Duchess Elisabeth in Bavaria (24 December 1837 – 10 September 1898) was Empress of Austria by marriage to Emperor Franz Joseph I. Born into the royal Bavarian house of Wittelsbach, Elisabeth (also called “Sisi”) enjoyed an informal upbringing before marrying at the age of sixteen. The marriage thrust her into the much more formal Habsburg court life, for which she was unprepared and which she found uncongenial. She came to develop a deep kinship with Hungary, and helped to bring about the dual monarchy of Austria–Hungary in 1867. The death of her only son Rudolf, and his mistress Mary Vetsera, in a murder–suicide tragedy at his hunting lodge at Mayerling was a blow from which Elisabeth never recovered. While travelling in Geneva in 1898, she was stabbed to death by an Italian anarchist named Luigi Lucheni. — Wikipedia

This is a compilation of three films starring Romy Schneider and Karl Boehm about the romance between Emperor Franz Joseph and “Sissi”, who became his empress.  We follow their brief courtship, Sissi’s many run-ins with her mother-in-law, and Sissi’s role in easing tensions with Hungary and Italy.  Judging from the Wikipedia biography, the story was highly fictionalized.

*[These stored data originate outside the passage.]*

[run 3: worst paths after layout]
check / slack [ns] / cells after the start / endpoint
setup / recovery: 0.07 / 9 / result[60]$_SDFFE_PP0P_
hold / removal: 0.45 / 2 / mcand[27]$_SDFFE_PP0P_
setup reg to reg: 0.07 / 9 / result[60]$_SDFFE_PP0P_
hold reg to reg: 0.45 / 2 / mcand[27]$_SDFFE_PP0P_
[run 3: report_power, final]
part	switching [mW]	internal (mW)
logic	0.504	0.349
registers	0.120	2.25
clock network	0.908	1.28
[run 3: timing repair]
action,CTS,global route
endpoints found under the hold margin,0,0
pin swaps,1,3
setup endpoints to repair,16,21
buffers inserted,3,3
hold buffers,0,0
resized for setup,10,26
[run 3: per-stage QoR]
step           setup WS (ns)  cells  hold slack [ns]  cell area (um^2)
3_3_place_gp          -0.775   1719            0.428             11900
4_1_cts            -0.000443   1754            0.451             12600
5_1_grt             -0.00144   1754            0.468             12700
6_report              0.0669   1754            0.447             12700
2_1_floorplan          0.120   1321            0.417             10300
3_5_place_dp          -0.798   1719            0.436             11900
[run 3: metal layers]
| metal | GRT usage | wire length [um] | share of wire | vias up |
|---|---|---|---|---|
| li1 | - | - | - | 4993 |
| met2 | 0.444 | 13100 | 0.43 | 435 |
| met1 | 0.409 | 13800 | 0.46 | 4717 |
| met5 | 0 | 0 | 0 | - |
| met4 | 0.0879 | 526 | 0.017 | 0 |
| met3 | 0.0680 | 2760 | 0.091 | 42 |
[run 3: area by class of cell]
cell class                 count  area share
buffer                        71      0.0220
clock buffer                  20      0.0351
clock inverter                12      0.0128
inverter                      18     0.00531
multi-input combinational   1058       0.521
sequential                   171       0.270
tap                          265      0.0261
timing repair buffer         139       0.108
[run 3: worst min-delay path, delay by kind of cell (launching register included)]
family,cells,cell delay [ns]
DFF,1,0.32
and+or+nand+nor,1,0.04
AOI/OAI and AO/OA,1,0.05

This is OK as lavish storybook love stories go.  The costumes and scenery are truly grand. It didn’t make me want to go back and see the original three but I think it suffered in compilation.  For one thing, the ending kind of comes out of nowhere.  I watched a dubbed version.

I know it’s not the missing title tune, but this is the one became an earworm after watching this movie.


Mondo Cane (1962)

Mondo Cane
Directed by Paolo Cavera, Gualtiero Jacopetti, and Franco Prosperi
Written by Paolo Cavera and Gualtiero Jacopetti
Repeat viewing/Netflix rental
One of 1001 Movies You Must See Before You Die

“What we don’t understand we can make mean anything.” ― Chuck Palahniuk

Time and experience have made this shockumentary much less shocking.

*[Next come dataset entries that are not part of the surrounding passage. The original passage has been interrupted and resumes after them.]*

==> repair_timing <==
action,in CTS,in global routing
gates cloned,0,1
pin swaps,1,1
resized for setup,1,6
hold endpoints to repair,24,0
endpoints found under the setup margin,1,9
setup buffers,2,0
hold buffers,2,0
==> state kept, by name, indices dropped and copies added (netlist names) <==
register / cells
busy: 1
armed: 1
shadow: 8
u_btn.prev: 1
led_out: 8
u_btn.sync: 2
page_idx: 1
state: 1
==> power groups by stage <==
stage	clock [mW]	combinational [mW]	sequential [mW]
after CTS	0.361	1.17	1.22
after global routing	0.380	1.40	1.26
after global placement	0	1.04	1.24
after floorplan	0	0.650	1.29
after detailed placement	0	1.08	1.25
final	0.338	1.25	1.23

This film contrasts “bizarre” behavior of primitive tribes with equally “bizarre” behavior of Western Europeans.  The ultimate message seems to be that humans are pretty disgusting.

Much of the primitive footage comes from Papua New Guinea, where I lived for three years.  The customs are indeed very different from our own but familiarity has made the people seem like just folks doing things the way they have always been done.  One of the problems that I have with the film is that the narrative provides a lot of the shocks.  The footage allows for a number of interpretations of which the film makers select the most “disgusting”.

I definitely could have died without seeing this once, let alone twice.

Mondo Cane was nominated for Best Music, Original Song for the song “More.”